Look below. Copy each line that has "netlist" in it.

————————

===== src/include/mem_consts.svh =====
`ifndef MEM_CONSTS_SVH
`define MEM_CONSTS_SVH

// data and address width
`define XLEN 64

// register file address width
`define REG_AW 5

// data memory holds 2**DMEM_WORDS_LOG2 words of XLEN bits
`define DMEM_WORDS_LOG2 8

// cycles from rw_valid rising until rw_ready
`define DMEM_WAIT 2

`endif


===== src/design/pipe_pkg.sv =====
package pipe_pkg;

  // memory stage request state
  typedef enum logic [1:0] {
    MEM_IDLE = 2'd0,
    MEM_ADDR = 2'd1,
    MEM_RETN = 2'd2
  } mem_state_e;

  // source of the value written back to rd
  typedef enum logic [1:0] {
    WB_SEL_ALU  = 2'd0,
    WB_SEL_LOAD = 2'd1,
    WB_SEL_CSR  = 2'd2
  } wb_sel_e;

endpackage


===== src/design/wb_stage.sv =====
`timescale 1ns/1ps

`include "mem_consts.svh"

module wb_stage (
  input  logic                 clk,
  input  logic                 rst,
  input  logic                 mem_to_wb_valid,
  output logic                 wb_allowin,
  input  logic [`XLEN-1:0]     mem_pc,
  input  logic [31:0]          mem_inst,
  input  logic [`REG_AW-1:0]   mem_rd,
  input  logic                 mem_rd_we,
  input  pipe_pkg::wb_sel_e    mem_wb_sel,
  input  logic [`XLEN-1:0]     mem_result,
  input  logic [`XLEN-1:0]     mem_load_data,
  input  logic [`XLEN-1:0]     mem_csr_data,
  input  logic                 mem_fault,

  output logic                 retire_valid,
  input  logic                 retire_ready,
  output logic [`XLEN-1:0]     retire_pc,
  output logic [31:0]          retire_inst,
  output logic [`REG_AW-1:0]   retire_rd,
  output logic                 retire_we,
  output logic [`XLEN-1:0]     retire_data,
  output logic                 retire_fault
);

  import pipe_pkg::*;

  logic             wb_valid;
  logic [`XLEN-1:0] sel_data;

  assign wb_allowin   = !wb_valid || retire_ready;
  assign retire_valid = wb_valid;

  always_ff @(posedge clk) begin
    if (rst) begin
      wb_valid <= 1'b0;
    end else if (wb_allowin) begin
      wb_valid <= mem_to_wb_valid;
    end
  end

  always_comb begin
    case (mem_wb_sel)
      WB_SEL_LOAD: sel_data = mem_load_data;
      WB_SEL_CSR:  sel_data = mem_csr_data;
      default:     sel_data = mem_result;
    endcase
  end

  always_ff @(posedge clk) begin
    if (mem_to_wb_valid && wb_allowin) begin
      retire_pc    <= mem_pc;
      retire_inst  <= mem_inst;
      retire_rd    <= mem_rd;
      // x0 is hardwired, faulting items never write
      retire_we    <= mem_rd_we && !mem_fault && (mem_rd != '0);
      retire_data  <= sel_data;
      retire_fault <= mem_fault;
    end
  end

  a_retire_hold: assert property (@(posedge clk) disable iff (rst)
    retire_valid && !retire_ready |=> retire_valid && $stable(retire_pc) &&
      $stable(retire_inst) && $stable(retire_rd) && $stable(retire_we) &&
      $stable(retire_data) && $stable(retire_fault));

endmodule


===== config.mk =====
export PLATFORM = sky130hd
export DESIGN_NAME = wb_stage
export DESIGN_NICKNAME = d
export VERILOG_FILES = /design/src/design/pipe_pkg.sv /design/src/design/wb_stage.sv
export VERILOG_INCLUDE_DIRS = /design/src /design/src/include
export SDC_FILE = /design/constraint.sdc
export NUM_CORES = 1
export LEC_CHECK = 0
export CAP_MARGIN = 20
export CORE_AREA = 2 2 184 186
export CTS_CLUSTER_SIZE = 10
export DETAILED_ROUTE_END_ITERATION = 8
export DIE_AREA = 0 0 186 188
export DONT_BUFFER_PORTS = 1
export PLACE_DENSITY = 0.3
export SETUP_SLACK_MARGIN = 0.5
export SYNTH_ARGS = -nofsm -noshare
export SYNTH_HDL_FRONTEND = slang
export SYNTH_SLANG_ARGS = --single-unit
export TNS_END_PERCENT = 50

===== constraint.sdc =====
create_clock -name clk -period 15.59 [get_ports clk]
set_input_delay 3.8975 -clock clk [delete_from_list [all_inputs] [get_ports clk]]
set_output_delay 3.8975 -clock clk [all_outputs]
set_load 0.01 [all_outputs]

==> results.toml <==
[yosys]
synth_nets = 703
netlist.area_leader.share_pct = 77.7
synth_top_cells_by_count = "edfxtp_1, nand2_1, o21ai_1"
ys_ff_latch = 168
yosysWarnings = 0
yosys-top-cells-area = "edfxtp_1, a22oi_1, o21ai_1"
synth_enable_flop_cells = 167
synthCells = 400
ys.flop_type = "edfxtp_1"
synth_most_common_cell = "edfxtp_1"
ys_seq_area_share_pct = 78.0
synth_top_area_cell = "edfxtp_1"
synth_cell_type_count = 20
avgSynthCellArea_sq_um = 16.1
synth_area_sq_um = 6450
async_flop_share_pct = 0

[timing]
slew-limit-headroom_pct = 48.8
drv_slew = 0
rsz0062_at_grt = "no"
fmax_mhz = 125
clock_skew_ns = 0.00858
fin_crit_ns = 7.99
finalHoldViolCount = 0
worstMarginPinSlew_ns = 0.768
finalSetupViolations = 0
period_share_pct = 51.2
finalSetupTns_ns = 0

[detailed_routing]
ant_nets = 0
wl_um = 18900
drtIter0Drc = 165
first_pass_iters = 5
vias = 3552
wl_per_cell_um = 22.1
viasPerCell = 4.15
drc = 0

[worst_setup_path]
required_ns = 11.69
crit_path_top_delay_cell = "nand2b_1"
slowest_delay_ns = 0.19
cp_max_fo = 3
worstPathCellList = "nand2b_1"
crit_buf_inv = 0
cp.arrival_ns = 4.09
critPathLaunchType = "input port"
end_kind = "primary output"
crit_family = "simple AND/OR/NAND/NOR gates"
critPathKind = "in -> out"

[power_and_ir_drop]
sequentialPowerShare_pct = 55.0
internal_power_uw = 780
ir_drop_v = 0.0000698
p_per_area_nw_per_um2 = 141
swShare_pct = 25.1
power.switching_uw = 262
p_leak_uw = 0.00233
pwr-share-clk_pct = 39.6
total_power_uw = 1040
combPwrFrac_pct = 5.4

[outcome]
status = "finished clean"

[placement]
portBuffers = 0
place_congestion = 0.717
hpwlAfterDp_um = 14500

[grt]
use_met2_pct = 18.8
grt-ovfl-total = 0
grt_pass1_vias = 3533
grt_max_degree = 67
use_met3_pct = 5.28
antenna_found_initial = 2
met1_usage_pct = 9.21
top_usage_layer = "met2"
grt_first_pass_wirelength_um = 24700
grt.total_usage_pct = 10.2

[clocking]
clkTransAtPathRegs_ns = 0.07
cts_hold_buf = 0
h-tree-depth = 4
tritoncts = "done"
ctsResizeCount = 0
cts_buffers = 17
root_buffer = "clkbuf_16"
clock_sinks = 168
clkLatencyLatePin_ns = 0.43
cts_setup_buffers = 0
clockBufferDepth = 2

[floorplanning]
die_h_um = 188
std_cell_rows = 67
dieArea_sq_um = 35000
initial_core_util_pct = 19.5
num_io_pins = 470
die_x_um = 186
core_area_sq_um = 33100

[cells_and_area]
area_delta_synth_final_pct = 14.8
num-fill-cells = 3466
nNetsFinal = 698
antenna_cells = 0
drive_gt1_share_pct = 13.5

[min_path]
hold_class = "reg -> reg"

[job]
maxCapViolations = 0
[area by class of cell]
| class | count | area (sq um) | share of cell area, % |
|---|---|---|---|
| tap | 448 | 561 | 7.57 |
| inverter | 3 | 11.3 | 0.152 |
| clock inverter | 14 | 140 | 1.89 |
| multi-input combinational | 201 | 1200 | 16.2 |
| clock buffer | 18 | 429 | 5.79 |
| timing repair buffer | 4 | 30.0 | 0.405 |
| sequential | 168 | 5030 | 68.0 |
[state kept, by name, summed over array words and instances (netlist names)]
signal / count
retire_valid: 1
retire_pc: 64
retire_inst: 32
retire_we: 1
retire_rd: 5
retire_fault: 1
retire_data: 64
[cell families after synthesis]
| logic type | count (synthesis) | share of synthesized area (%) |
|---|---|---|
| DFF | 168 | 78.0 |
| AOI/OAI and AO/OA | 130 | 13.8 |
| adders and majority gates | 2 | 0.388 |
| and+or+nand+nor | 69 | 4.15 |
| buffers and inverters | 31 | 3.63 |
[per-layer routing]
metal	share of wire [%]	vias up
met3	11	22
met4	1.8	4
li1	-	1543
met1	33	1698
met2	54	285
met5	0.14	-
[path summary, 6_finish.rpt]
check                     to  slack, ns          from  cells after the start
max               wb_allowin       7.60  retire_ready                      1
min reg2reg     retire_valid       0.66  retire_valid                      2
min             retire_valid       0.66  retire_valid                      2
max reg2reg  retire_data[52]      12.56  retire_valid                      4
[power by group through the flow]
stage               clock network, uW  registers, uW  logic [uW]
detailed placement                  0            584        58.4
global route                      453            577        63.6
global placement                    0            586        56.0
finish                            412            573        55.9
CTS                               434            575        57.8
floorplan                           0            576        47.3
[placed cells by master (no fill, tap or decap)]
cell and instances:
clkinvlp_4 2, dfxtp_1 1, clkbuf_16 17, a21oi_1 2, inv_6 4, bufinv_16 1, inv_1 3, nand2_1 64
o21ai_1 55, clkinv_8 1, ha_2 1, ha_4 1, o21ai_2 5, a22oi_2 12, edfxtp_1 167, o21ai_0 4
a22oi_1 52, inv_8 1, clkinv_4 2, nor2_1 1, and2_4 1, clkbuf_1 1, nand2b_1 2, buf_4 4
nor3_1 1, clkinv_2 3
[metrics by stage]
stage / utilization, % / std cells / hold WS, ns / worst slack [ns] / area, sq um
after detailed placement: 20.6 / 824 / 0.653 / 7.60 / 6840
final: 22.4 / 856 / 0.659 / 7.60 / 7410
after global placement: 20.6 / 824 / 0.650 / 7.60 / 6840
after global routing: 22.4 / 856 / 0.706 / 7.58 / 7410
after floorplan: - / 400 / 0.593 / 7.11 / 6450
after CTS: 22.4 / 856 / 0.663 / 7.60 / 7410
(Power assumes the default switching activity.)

————————

> [RESULT]:
netlist.area_leader.share_pct = 77.7
[state kept, by name, summed over array words and instances (netlist names)]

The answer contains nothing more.